Comment by barbazoo
Comment by barbazoo 18 hours ago
> Using unowned training data (e.g., celebrity faces, copyrighted art)
How would one ever know that the GenAI output is not influenced or based on copyrighted content.
Comment by barbazoo 18 hours ago
> Using unowned training data (e.g., celebrity faces, copyrighted art)
How would one ever know that the GenAI output is not influenced or based on copyrighted content.
Getty and Adobe offer models that were trained only on images that they have the rights to. Those models might meet Netflix’s standards?
Doesn’t seem likely that adobe has a owned collection of content big enough. Seems very likely that they just deemed the legal risk to be outweighed by commercial opportunity. They kinda had to - a product that generates stuff that gets you sued is not worth paying whatever they charge for their subscription
I kind of wonder if that even works.
If you take a model trained on Getty and ask it for Indiana Jones or Harry Potter, what does it give you? These things are popular enough that it's likely to be present in any large set of training data, either erroneously or because some specific works incorporated them in a way that was licensed or fair use for those particular works even if it isn't in general.
And then when it conjures something like that by description rather than by name, how are you any better off than something trained from random social media? It's not like you get to make unlicensed AI India Jones derivatives just because Getty has a photo of Harrison Ford.
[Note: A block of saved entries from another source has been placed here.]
===== src/hdl/chg_pkg.sv =====
// Package with constants and types of the charger control logic.
package chg_pkg;
  // Clock rate in MHz.
  localparam int unsigned CLK_MHZ = 100;
  // Timing figures in their own units.
  localparam int unsigned ALERT_US = 256;
  localparam int unsigned SHIP_EXIT_MS = 1000;
  localparam int unsigned PB_RESET_MS = 10000;
  localparam int unsigned SW_OFF_MS = 300;
  localparam int unsigned BLINK_HALF_MS = 500;
  localparam int unsigned DET_STEP_US = 40;
  // Cycle counts derived from the clock rate.
  localparam int unsigned ALERT_CYC = ALERT_US * CLK_MHZ;
  localparam int unsigned SHIP_EXIT_CYC = SHIP_EXIT_MS * 1000 * CLK_MHZ;
  localparam int unsigned PB_RESET_CYC = PB_RESET_MS * 1000 * CLK_MHZ;
  localparam int unsigned SW_OFF_CYC = SW_OFF_MS * 1000 * CLK_MHZ;
  localparam int unsigned BLINK_HALF_CYC = BLINK_HALF_MS * 1000 * CLK_MHZ;
  localparam int unsigned DET_STEP_CYC = DET_STEP_US * CLK_MHZ;
  // Register byte offsets.
  localparam logic [7:0] REG_CTRL = 8'h00;
  localparam logic [7:0] REG_STATUS = 8'h04;
  localparam logic [7:0] REG_THERM = 8'h08;
  localparam logic [7:0] REG_SYSMIN = 8'h0c;
  localparam logic [7:0] REG_ADC = 8'h10;
  localparam logic [7:0] REG_HVREQ = 8'h24;
  // Control register field positions.
  localparam int CTRL_CHG_BIT = 0;
  localparam int CTRL_BOOST_BIT = 1;
  localparam int CTRL_STATDIS_BIT = 2;
  localparam int CTRL_SHIP_BIT = 3;
  localparam int CTRL_ADC_BIT = 4;
  // Values after reset.
  localparam logic [4:0] CTRL_RST = 5'h13;
  localparam logic [6:0] THERM_RST = 7'h78;
  localparam logic [6:0] SYSMIN_RST = 7'h23;
  // Default input limit codes per source, in 50 mA steps.
  localparam logic [7:0] ILIM_NONE = 8'h0a;
  localparam logic [7:0] ILIM_SDP = 8'h0a;
  localparam logic [7:0] ILIM_CDP = 8'h1e;
  localparam logic [7:0] ILIM_DCP = 8'h41;
  // Charge cycle phases.
  typedef enum logic [2:0] {
    PH_IDLE = 3'b000,
    PH_PRE = 3'b001,
    PH_CC = 3'b010,
    PH_CV = 3'b011,
    PH_DONE = 3'b100
  } chg_phase_t;
  // Source detection steps.
  typedef enum logic [2:0] {
    DT_IDLE = 3'b000,
    DT_DCD = 3'b001,
    DT_PRI = 3'b010,
    DT_SEC = 3'b011,
    DT_DONE = 3'b100
  } chg_det_t;
  // Detected source type.
  typedef enum logic [1:0] {
    SRC_NONE = 2'b00,
    SRC_SDP = 2'b01,
    SRC_CDP = 2'b10,
    SRC_DCP = 2'b11
  } chg_src_t;
  // Comparator flags from the analog front end.
  typedef struct packed {
    logic supply_ok;
    logic below_pre;
    logic below_cv;
    logic below_term;
    logic below_rechg;
    logic ilim_hit;
    logic vlim_hit;
    logic dp_contact;
    logic dm_sense;
    logic dp_sense;
  } chg_sense_t;
endpackage
$ cat src/logic/urf_params.svh
`ifndef URF_PARAMS_SVH
`define URF_PARAMS_SVH

// ----------------------------------------
// Special-purpose register numbers
// ----------------------------------------
`define URF_SPR_FIXED_POINT_EXCEPTION 10'h001
`define URF_SPR_LINK_RETURN_ADDRESS   10'h008
`define URF_SPR_LOOP_COUNT            10'h009
`define URF_SPR_USER_SCRATCH          10'h100
`define URF_SPR_SCRATCH_RO_4          10'h104
`define URF_SPR_SCRATCH_RO_5          10'h105
`define URF_SPR_SCRATCH_RO_6          10'h106
`define URF_SPR_SCRATCH_RO_7          10'h107
`define URF_SPR_TIME_UPPER_WORD       10'h10c
`define URF_SPR_TIME_LOWER_WORD       10'h10d

// ----------------------------------------
// Field layout (bit 0 is the msb); exception register bits numbered lsb-first (31 is the msb)
// ----------------------------------------
`define URF_FLD_LT  0
`define URF_FLD_GT  1
`define URF_FLD_EQ  2
`define URF_FLD_SO  3
`define URF_XER_SO  31
`define URF_XER_OV  30
`define URF_XER_CA  29
`define URF_XER_TOP_NIBBLE 31:28

// ----------------------------------------
// Reset values
// ----------------------------------------
`define URF_RST_WORD  32'h0000_0000
`define URF_RST_FIELD 4'h0

`endif

$ cat src/logic/urf_pkg.sv
package urf_pkg;

  // ----------------------------------------
  // Condition-register operations
  // ----------------------------------------
  typedef enum logic [7:0] {
    URF_OP_NONE     = 8'h01,
    URF_OP_MOVE_FLD = 8'h02,
    URF_OP_MOVE_XER = 8'h04,
    URF_OP_COPY_FLD = 8'h08,
    URF_OP_BIT_LOGIC = 8'h10,
    URF_OP_COMPARE  = 8'h20,
    URF_OP_RECORD   = 8'h40,
    URF_OP_RSVD     = 8'h80
  } urf_op_t;

  // Logical function on two condition bits
  typedef enum logic [2:0] {
    URF_LG_AND  = 3'h0,
    URF_LG_OR   = 3'h1,
    URF_LG_XOR  = 3'h2,
    URF_LG_NAND = 3'h3,
    URF_LG_NOR  = 3'h4,
    URF_LG_EQV  = 3'h5,
    URF_LG_ANDC = 3'h6,
    URF_LG_ORC  = 3'h7
  } urf_logic_t;

endpackage

$ cat src/logic/urf_core.sv
`timescale 1ns/100ps
`include "urf_params.svh"

// Function
// [RULE_01] Thirty-two 32-bit integer operand registers
// [RULE_02] All user registers 32 bits, no float
// [RULE_03] Condition flags: eight 4-bit fields, msb first
// [RULE_04] Field bits: lt, gt, eq, summary overflow
// [RULE_05] Masked field move from a register
// [RULE_06] Exception top nibble into one field
// [RULE_07] Copy one field into another
// [RULE_08] Bit logic touches only target bit
// [RULE_09] Compare may target any field
// [RULE_10] Branch tests a selected condition bit
// [RULE_11] Record bit set updates field 0
// [RULE_12] Three immediate ops always update field 0
// [RULE_13] Field 0 from signed compare to zero
// [RULE_14] Field 0 bit 3 takes final summary overflow
// [RULE_15] Undefined result may give arbitrary flags
// [RULE_16] Field 1 never updated by float
// [RULE_17] Compare sets exactly one of lt/gt/eq
// [RULE_18] Compare bit 3 takes final summary overflow
// [RULE_19] Special registers reached by number
// [RULE_20] Branches update link register implicitly
// [RULE_21] Summary overflow forwarded in same cycle

module urf_core #(
  parameter int NUM_REGS = 32
) (
  // Clock and reset
  input  wire logic                         clk,
  input  wire logic                         sys_rst,
  // Integer register ports
  input  wire logic [4:0]                   rd_addr_a,
  input  wire logic [4:0]                   rd_addr_b,
  input  wire logic                         wr_en,
  input  wire logic [4:0]                   wr_addr,
  input  wire logic [31:0]                  wr_data,
  output      logic [31:0]                  rd_data_a,
  output      logic [31:0]                  rd_data_b,
  // Condition-register operation
  input  wire urf_pkg::urf_op_t             cr_op,
  input  wire logic [7:0]                   field_mask,
  input  wire logic [2:0]                   dst_field,
  input  wire logic [2:0]                   src_field,
  input  wire logic [4:0]                   dst_bit,
  input  wire logic [4:0]                   src_bit_a,
  input  wire logic [4:0]                   src_bit_b,
  input  wire urf_pkg::urf_logic_t          logic_fn,
  input  wire logic [31:0]                  op_source,
  input  wire logic [31:0]                  cmp_second,
  input  wire logic                         cmp_unsigned,
  // Record-form result
  input  wire logic                         record_bit,
  input  wire logic                         always_record,
  input  wire logic [31:0]                  int_result,
  input  wire logic                         result_undefined,
  // Overflow update from the executing instruction
  input  wire logic                         ov_write,
  input  wire logic                         ov_value,
  input  wire logic                         ca_write,
  input  wire logic                         ca_value,
  // Branch interface
  input  wire logic [4:0]                   branch_bit,
  output      logic                         branch_cond,
  input  wire logic                         link_write,
  input  wire logic [31:0]                  link_value,
  input  wire logic                         count_dec,
  // Special-register port
  input  wire logic                         spr_wr,
  input  wire logic [9:0]                   spr_num,
  input  wire logic [31:0]                  spr_wdata,
  output      logic [31:0]                  spr_rdata,
  output      logic                         spr_hit,
  // Read-only sources
  input  wire logic [31:0]                  scratch_ro_4,
  input  wire logic [31:0]                  scratch_ro_5,
  input  wire logic [31:0]                  scratch_ro_6,
  input  wire logic [31:0]                  scratch_ro_7,
  input  wire logic [31:0]                  time_upper_word,
  input  wire logic [31:0]                  time_lower_word,
  // State
  output      logic [31:0]                  condition_flags,
  output      logic [31:0]                  fixed_point_exception,
  output      logic [31:0]                  link_return_address,
  output      logic [31:0]                  loop_count
);

  // ----------------------------------------
  // Storage
  // ----------------------------------------
  logic [31:0] integer_operand_regs [NUM_REGS];
  logic [31:0] cr_reg;
  logic [31:0] cr_next;
  logic [31:0] xer_reg;
  logic [31:0] xer_next;
  logic [31:0] lr_reg;
  logic [31:0] ctr_reg;
  logic [31:0] scratch_reg;
  logic        so_final;
  logic [3:0]  cmp_field;
  logic [3:0]  rec_field;
  logic        rec_en;
  logic        bit_a;
  logic        bit_b;
  logic        bit_res;

  // Msb-first bit index into lsb-first vector
  function automatic logic [4:0] cr_pos(input logic [4:0] n);
    cr_pos = 5'd31 - n;
  endfunction

  function automatic logic [3:0] cr_get(input logic [31:0] v, input logic [2:0] f);
    cr_get = v[(5'd28 - {f, 2'b00}) +: 4];
  endfunction

  // ----------------------------------------
  // Integer registers
  // ----------------------------------------
  always_ff @(posedge clk) begin
    if (wr_en) begin
      integer_operand_regs[wr_addr] <= wr_data; // [RULE_01]
    end
  end

  always_ff @(posedge clk) begin
    if (sys_rst) begin
      rd_data_a <= `URF_RST_WORD;
      rd_data_b <= `URF_RST_WORD;
    end else begin
      rd_data_a <= integer_operand_regs[rd_addr_a];
      rd_data_b <= integer_operand_regs[rd_addr_b];
    end
  end

  // ----------------------------------------
  // Exception register
  // ----------------------------------------
  always_comb begin
    xer_next = xer_reg;
    if (spr_wr && spr_num == `URF_SPR_FIXED_POINT_EXCEPTION) begin
      xer_next = spr_wdata; // [RULE_19]
    end else if (cr_op == urf_pkg::URF_OP_MOVE_XER) begin
      xer_next[`URF_XER_TOP_NIBBLE] = 4'h0;
    end
    // Hardware set wins over a same-cycle clear
    if (ov_write) begin
      xer_next[`URF_XER_OV] = ov_value;
      if (ov_value) begin
        xer_next[`URF_XER_SO] = 1'b1;
      end
    end
    if (ca_write) begin
      xer_next[`URF_XER_CA] = ca_value;
    end
  end

  // Same-cycle forward of new summary overflow [RULE_21]
  assign so_final = xer_next[`URF_XER_SO];

  always_ff @(posedge clk) begin
    if (sys_rst) begin
      xer_reg <= `URF_RST_WORD;
    end else begin
      xer_reg <= xer_next;
    end
  end

  // ----------------------------------------
  // Flag generation
  // ----------------------------------------
  urf_flag_gen u_cmp (
    .first_source_reg (op_source),
    .second_operand   (cmp_second),
    .unsigned_cmp     (cmp_unsigned),
    .summary_ovf      (so_final),
    .field_out        (cmp_field)
  );

  // Result against zero, signed; undefined results just flow through [RULE_15]
  urf_flag_gen u_rec (
    .first_source_reg (int_result),
    .second_operand   (32'h0000_0000),
    .unsigned_cmp     (1'b0),
    .summary_ovf      (so_final),
    .field_out        (rec_field)
  );

  assign rec_en = record_bit || always_record; // [RULE_11] [RULE_12]

  // ----------------------------------------
  // Condition register
  // ----------------------------------------
  always_comb begin
    bit_a = cr_reg[cr_pos(src_bit_a)];
    bit_b = cr_reg[cr_pos(src_bit_b)];
    case (logic_fn)
      urf_pkg::URF_LG_AND:  bit_res = bit_a & bit_b;
      urf_pkg::URF_LG_OR:   bit_res = bit_a | bit_b;
      urf_pkg::URF_LG_XOR:  bit_res = bit_a ^ bit_b;
      urf_pkg::URF_LG_NAND: bit_res = ~(bit_a & bit_b);
      urf_pkg::URF_LG_NOR:  bit_res = ~(bit_a | bit_b);
      urf_pkg::URF_LG_EQV:  bit_res = ~(bit_a ^ bit_b);
      urf_pkg::URF_LG_ANDC: bit_res = bit_a & ~bit_b;
      urf_pkg::URF_LG_ORC:  bit_res = bit_a | ~bit_b;
      default:              bit_res = 1'b0;
    endcase
  end

  // No float path: field 1 only moves by explicit ops [RULE_16] [RULE_02]
  always_comb begin
    cr_next = cr_reg;
    case (cr_op)
      urf_pkg::URF_OP_MOVE_FLD: begin
        for (int f = 0; f < 8; f++) begin
          if (field_mask[7 - f]) begin
            cr_next[(28 - 4 * f) +: 4] = op_source[(28 - 4 * f) +: 4]; // [RULE_05]
          end
        end
      end
      urf_pkg::URF_OP_MOVE_XER: begin
        cr_next[(5'd28 - {dst_field, 2'b00}) +: 4] =
          xer_reg[`URF_XER_TOP_NIBBLE]; // [RULE_06]
      end
      urf_pkg::URF_OP_COPY_FLD: begin
        cr_next[(5'd28 - {dst_field, 2'b00}) +: 4] = cr_get(cr_reg, src_field); // [RULE_07]
      end
      urf_pkg::URF_OP_BIT_LOGIC: begin
        cr_next[cr_pos(dst_bit)] = bit_res; // [RULE_08]
      end
      urf_pkg::URF_OP_COMPARE: begin
        cr_next[(5'd28 - {dst_field, 2'b00}) +: 4] = cmp_field; // [RULE_09] [RULE_03]
      end
      urf_pkg::URF_OP_RECORD: begin
        if (rec_en) begin
          cr_next[31:28] = rec_field; // [RULE_13] [RULE_04]
        end
      end
      default: begin
        cr_next = cr_reg;
      end
    endcase
  end

  always_ff @(posedge clk) begin
    if (sys_rst) begin
      cr_reg <= `URF_RST_WORD;
    end else begin
      cr_reg <= cr_next;
    end
  end

  // ----------------------------------------
  // Link, count and scratch
  // ----------------------------------------
  always_ff @(posedge clk) begin
    if (sys_rst) begin
      lr_reg <= `URF_RST_WORD;
    end else if (link_write) begin
      lr_reg <= link_value; // [RULE_20]
    end else if (spr_wr && spr_num == `URF_SPR_LINK_RETURN_ADDRESS) begin
      lr_reg <= spr_wdata;
    end
  end

  // Decrement wraps from zero to all ones
  always_ff @(posedge clk) begin
    if (sys_rst) begin
      ctr_reg <= `URF_RST_WORD;
    end else if (count_dec) begin
      ctr_reg <= ctr_reg - 32'h0000_0001;
    end else if (spr_wr && spr_num == `URF_SPR_LOOP_COUNT) begin
      ctr_reg <= spr_wdata;
    end
  end

  always_ff @(posedge clk) begin
    if (sys_rst) begin
      scratch_reg <= `URF_RST_WORD;
    end else if (spr_wr && spr_num == `URF_SPR_USER_SCRATCH) begin
      scratch_reg <= spr_wdata;
    end
  end

  // ----------------------------------------
  // Special-register read
  // ----------------------------------------
  always_ff @(posedge clk) begin
    if (sys_rst) begin
      spr_rdata <= `URF_RST_WORD;
      spr_hit   <= 1'b0;
    end else begin
      spr_hit <= 1'b1;
      case (spr_num) // [RULE_19]
        `URF_SPR_FIXED_POINT_EXCEPTION: spr_rdata <= xer_reg;
        `URF_SPR_LINK_RETURN_ADDRESS:   spr_rdata <= lr_reg;
        `URF_SPR_LOOP_COUNT:            spr_rdata <= ctr_reg;
        `URF_SPR_USER_SCRATCH:          spr_rdata <= scratch_reg;
        `URF_SPR_SCRATCH_RO_4:          spr_rdata <= scratch_ro_4;
        `URF_SPR_SCRATCH_RO_5:          spr_rdata <= scratch_ro_5;
        `URF_SPR_SCRATCH_RO_6:          spr_rdata <= scratch_ro_6;
        `URF_SPR_SCRATCH_RO_7:          spr_rdata <= scratch_ro_7;
        `URF_SPR_TIME_UPPER_WORD:       spr_rdata <= time_upper_word;
        `URF_SPR_TIME_LOWER_WORD:       spr_rdata <= time_lower_word;
        default: begin
          spr_rdata <= `URF_RST_WORD;
          spr_hit   <= 1'b0;
        end
      endcase
    end
  end

  // ----------------------------------------
  // Outputs
  // ----------------------------------------
  always_ff @(posedge clk) begin
    if (sys_rst) begin
      branch_cond <= 1'b0;
    end else begin
      branch_cond <= cr_reg[cr_pos(branch_bit)]; // [RULE_10]
    end
  end

  assign condition_flags       = cr_reg;
  assign fixed_point_exception = xer_reg;
  assign link_return_address   = lr_reg;
  assign loop_count            = ctr_reg;

  // ----------------------------------------
  // Checks
  // ----------------------------------------
  chk_rec_field0: assert property (@(posedge clk) disable iff (sys_rst) // [RULE_11]
    (cr_op == urf_pkg::URF_OP_RECORD && rec_en) |=> cr_reg[31:28] == $past(rec_field))
    else $error("field 0 not recorded");

  chk_norec_hold: assert property (@(posedge clk) disable iff (sys_rst) // [RULE_11]
    (cr_op == urf_pkg::URF_OP_RECORD && !rec_en) |=> $stable(cr_reg))
    else $error("field 0 changed without record");

  chk_cmp_onehot: assert property (@(posedge clk) disable iff (sys_rst) // [RULE_17]
    (cr_op == urf_pkg::URF_OP_COMPARE) |=>
      $onehot(cr_get(cr_reg, $past(dst_field)) & 4'he))
    else $error("compare not one-hot");

  chk_cmp_so: assert property (@(posedge clk) disable iff (sys_rst) // [RULE_18]
    (cr_op == urf_pkg::URF_OP_COMPARE) |=>
      cr_reg[cr_pos({$past(dst_field), 2'b11})] == xer_reg[`URF_XER_SO])
    else $error("compare overflow copy wrong");

  chk_so_fwd: assert property (@(posedge clk) disable iff (sys_rst) // [RULE_21]
    (cr_op == urf_pkg::URF_OP_RECORD && rec_en && ov_write && ov_value) |=>
      cr_reg[28] && xer_reg[`URF_XER_SO])
    else $error("overflow not forwarded");

  chk_copy_fld: assert property (@(posedge clk) disable iff (sys_rst) // [RULE_07]
    (cr_op == urf_pkg::URF_OP_COPY_FLD) |=>
      cr_get(cr_reg, $past(dst_field)) == cr_get($past(cr_reg), $past(src_field)))
    else $error("field copy wrong");

  chk_move_xer: assert property (@(posedge clk) disable iff (sys_rst) // [RULE_06]
    (cr_op == urf_pkg::URF_OP_MOVE_XER && !spr_wr) |=>
      cr_get(cr_reg, $past(dst_field)) == $past(xer_reg[`URF_XER_TOP_NIBBLE]))
    else $error("exception nibble move wrong");

  chk_bit_only: assert property (@(posedge clk) disable iff (sys_rst) // [RULE_08]
    (cr_op == urf_pkg::URF_OP_BIT_LOGIC) |=>
      ((cr_reg ^ $past(cr_reg)) & ~(32'h0000_0001 << cr_pos($past(dst_bit)))) == 32'h0)
    else $error("bit logic disturbed others");

  chk_branch_bit: assert property (@(posedge clk) disable iff (sys_rst) // [RULE_10]
    1'b1 |=> branch_cond == $past(cr_reg[cr_pos(branch_bit)]))
    else $error("branch condition wrong");

endmodule

$ cat src/logic/urf_flag_gen.sv
`timescale 1ns/100ps
`include "urf_params.svh"

module urf_flag_gen (
  // Operands
  input  wire logic [31:0] first_source_reg,
  input  wire logic [31:0] second_operand,
  input  wire logic        unsigned_cmp,
  input  wire logic        summary_ovf,
  // Field
  output      logic [3:0]  field_out
);

  logic lt_s;
  logic lt_u;

  // Exactly one of lt, gt, eq always set [RULE_17] [RULE_13]
  always_comb begin
    lt_s = $signed(first_source_reg) < $signed(second_operand);
    lt_u = first_source_reg < second_operand;
    field_out = `URF_RST_FIELD;
    field_out[3 - `URF_FLD_LT] = unsigned_cmp ? lt_u : lt_s;
    field_out[3 - `URF_FLD_EQ] = (first_source_reg == second_operand);
    field_out[3 - `URF_FLD_GT] = !(unsigned_cmp ? lt_u : lt_s) &&
                                 (first_source_reg != second_operand);
    field_out[3 - `URF_FLD_SO] = summary_ovf; // [RULE_18] [RULE_14]
  end

endmodule

$ cat config.mk
export PLATFORM = sky130hd
export DESIGN_NAME = urf_core
export DESIGN_NICKNAME = d
export VERILOG_FILES = /design/src/logic/urf_pkg.sv /design/src/logic/urf_core.sv /design/src/logic/urf_flag_gen.sv
export VERILOG_INCLUDE_DIRS = /design/src /design/src/logic
export SDC_FILE = /design/constraint.sdc
export NUM_CORES = 2
export LEC_CHECK = 0
export BUFFER_PORTS_ARGS = -buffer_cell sky130_fd_sc_hd__buf_2
export CAP_MARGIN = 20
export CORE_AREA = 2 2 379 381
export CTS_CLUSTER_DIAMETER = 30
export CTS_CLUSTER_SIZE = 28
export DETAILED_ROUTE_END_ITERATION = 6
export DIE_AREA = 0 0 381 383
export PLACE_DENSITY = 0.73
export SLEW_MARGIN = 20
export SYNTH_ARGS = -nofsm -noshare
export SYNTH_HDL_FRONTEND = slang
export SYNTH_SLANG_ARGS = --single-unit
$ cat constraint.sdc
create_clock -name clk -period 4.1 [get_ports clk]
set_input_delay 0.615 -clock clk [delete_from_list [all_inputs] [get_ports clk]]
set_output_delay 0.615 -clock clk [all_outputs]
set_load 0.02 [all_outputs]
==> key figures <==
Status
  – Outcome: finished, violations left
  – Failing checks: design-rule violations

Global routing
  – Vias in the first global route: 46414
  – Largest net degree at the start of global routing: 79
  – GRT Max-Usage Layer: met2
  – Tot GR Track Use: 34.1%
  – Global-route wire length before repair: 350 mm
  – Total grt overflow: 0
  – Initial antenna violation count: 59
  – Met1 Track Usage GR: 39.0%
  – Met3 Use GR: 8.33%
  – Met2 Use GR: 54.1%

Floorplan
  – FP Rows: 139
  – Die area: 146000 um^2
  – Core region area: 142000 um^2
  – Initial Utilization: 43.6%
  – Io pins: 694
  – DIE WIDTH: 381 um
  – Die Y: 383 um

Route
  – Post-DRT Antenna Nets: 0
  – Post-DR vias/cell: 6.54
  – Remaining DRCs: 3
  – Drt wl/cell: 36.1 um
  – Drt total wl: 252 mm
  – Vias: 45678
  – First-pass DRT Iterations: 6
  – Initial DRC Count: 6652

Hold path
  – Min-delay worst type: input port to flip-flop
  – Hold EP: scratch_reg[2]
  – Hold Crit Depth: 3
  – Hold_sp: spr_wdata[2]

Clock network
  – H-tree levels: 5
  – Worst-path clk slew: 50 ps
  – Clock tree buffer depth: 4
  – Post-CTS Setup Repair Bufs: 0
  – Root Driver: clkbuf_16
  – CTS Buf Count: 299
  – CTS tree: done
  – # clock sinks: 1282
  – Clk_lat worst skew: 890 ps

Flow run
  – Max-Cap Viols: 0

Placement
  – DPL Wire Length: 158 mm
  – Minimum setup slack after placement: -51.8 ps
  – Gp weighted congestion: 1.02
  – Port Buffers: 692

Timing
  – Worst slew pin tran: 1230 ps
  – Period utilisation layout: 92.4%
  – Achievable Freq: 264 MHz
  – Final setup viols: 0
  – Pins Over Slew Limit: 0
  – Layout Skew: 54.2 ps
  – Final-report hold violation count: 0
  – Post-route minimum period: 3790 ps
  – RSZ-0062 raised after global routing: no
  – Slew HR: 15.6%
  – Setup ws final: 311 ps

Critical path
  – FF-to-FF path depth: 12
  – Worst Setup Start Kind: flip-flop
  – R2r endpoint: condition_flags[31]
  – Crit-path max FO: 15
  – Crit Path Category: flip-flop to flip-flop
  – Worst setup EP type: flip-flop
  – R2r setup slk: 310 ps
  – RR Startpoint: condition_flags[29]
  – CP startpoint: condition_flags[29]
  – CP Data Arrival Time: 4490 ps
  – Crit path required time: 4800 ps

Synthesis
  – Syn Std Cell Area: 62000 um^2
  – Post-synth net total: 4370
  – Mean Syn Cell Area: 16.1 um^2
  – Register area share after synthesis: 57.9%
  – Cells after Synth: 3863
  – Post-synthesis cell type count: 81
  – Yosys warnings: 0
  – Top FF cell, synth: edfxtp_1
  – Post-synth EDFFs: 1024
  – Flops & latches, synth: 1282
  – Ys async rst share: 0%

Finish
  – Commonest non-fill, non-tap cells in the layout: edfxtp_1, buf_2, mux4_2
  – Layout cell share with drive strength beyond 1: 41.7%
  – Area grow syn2layout: 28.1%
  – Footprint of the multi-input gates: 25000 um^2
  – Layout Nets: 5300
  – Most common cell after layout, fill and taps aside: edfxtp_1
  – Largest Register: integer_operand_regs
  – Max reg flops: 1024
  – Fillers: 10867
  – Seq. cell area: 35900 um^2

Power
  – Worst VDD drop: 0.000468 V
  – Pwr per Cell Area: 520 nW/um^2
  – LEAKAGE: 0.0280 uW
  – Overall Power: 41300 uW
==> Yosys cell counts, drive strengths merged (39+ instances only) <==
library cell,number,area share [%]
mux2i,167,2.7
ha,39,0.79
edfxtp,1024,50
nor3,44,0.35
inv,50,0.30
o21ai,61,0.49
o22ai,45,0.45
nand2,271,1.6
nor2,270,1.6
a21oi,226,1.8
clkbuf,187,1.1
dfxtp,258,8.3
mux4,679,25
a22oi,60,0.73
a31oi,41,0.41
buf,107,0.81
==> per-layer routing <==
layer | wire, um | vias up
li1 | - | 18016
met1 | 80800 | 23190
met2 | 120000 | 3647
met3 | 26800 | 809
met4 | 24000 | 16
met5 | 113 | -
==> stage by stage <==
stage / hold WS (ps) / setup TNS [ps] / cell area, um^2 / util, % / cells
after floorplan: 432 / 0 / 62000 / - / 3863
after global placement: 438 / -148 / 69000 / 48.5 / 6352
after detailed placement: 447 / -181 / 69000 / 48.5 / 6352
after CTS: 1.69 / 0 / 79300 / 55.7 / 6916
after global routing: 15.9 / 0 / 79400 / 55.8 / 6975
final: 32.1 / 0 / 79500 / 55.9 / 6984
I work in this space. In traditional diffusion-based regimes (paired image and text), one can absolutely check the text to remove all occurrences of Indiana Jones. Likewise, Adobe Stock has content moderation that ensures (up to human moderation limit) no dirty content. It is a world without Indiana Jones to the model
If you ask the Adobe stock image generation for "Adventurer with a whip and hat portrait view , Brown leather hat, jacket, close-up"
It gives you an image of Harrison Ford dressed like Indiana Jones.
https://stock.adobe.com/ca/images/adventurer-with-a-whip-and...
> one can absolutely check the text to remove all occurrences of Indiana Jones
How do you handle this kind of prompt:
“Generate an image of a daring, whip-wielding archaeologist and adventurer, wearing a fedora hat and leather jacket. Here's some back-story about him: With a sharp wit and a knack for languages, he travels the globe in search of ancient artifacts, often racing against rival treasure hunters and battling supernatural forces. His adventures are filled with narrow escapes, booby traps, and encounters with historical and mythical relics. He’s equally at home in a university lecture hall as he is in a jungle temple or a desert ruin, blending academic expertise with fearless action. His journey is as much about uncovering history’s secrets as it is about confronting his own fears and personal demons.”
Try copy-pasting it in any image generation model. It looks awfully like Indiana Jones for all my attempts, yet I've not referenced Indiana Jones even once!
It comes down to who is liable for the edge cases, I suspect. Adobe will compensate the end user if they get sued for using a Firefly-generated image (probably up to some limit).
Getting sued occasionally is a cost of doing business in some industries. It’s about risk mitigation rather than risk elimination.
Feels like "paying extra for the extended warranty" vibes. What it covers isn't much (do you expect someone to come after you in small claims court and if they do, was that your main concern?) meanwhile the big claim you're actually worried about is what it doesn't cover.
And if you really wanted insurance then why not get it from an actual insurance company?
Because almost everything is risk mitigation or reduction, not elimination.
In particular, in the US, the legal apparatus has been gamified to the point that the expectation becomes people will sue if their expected value out of it is positive even if the case is insane on its merits, because it's much more likely someone with enough risk and cost will settle as the cheaper option.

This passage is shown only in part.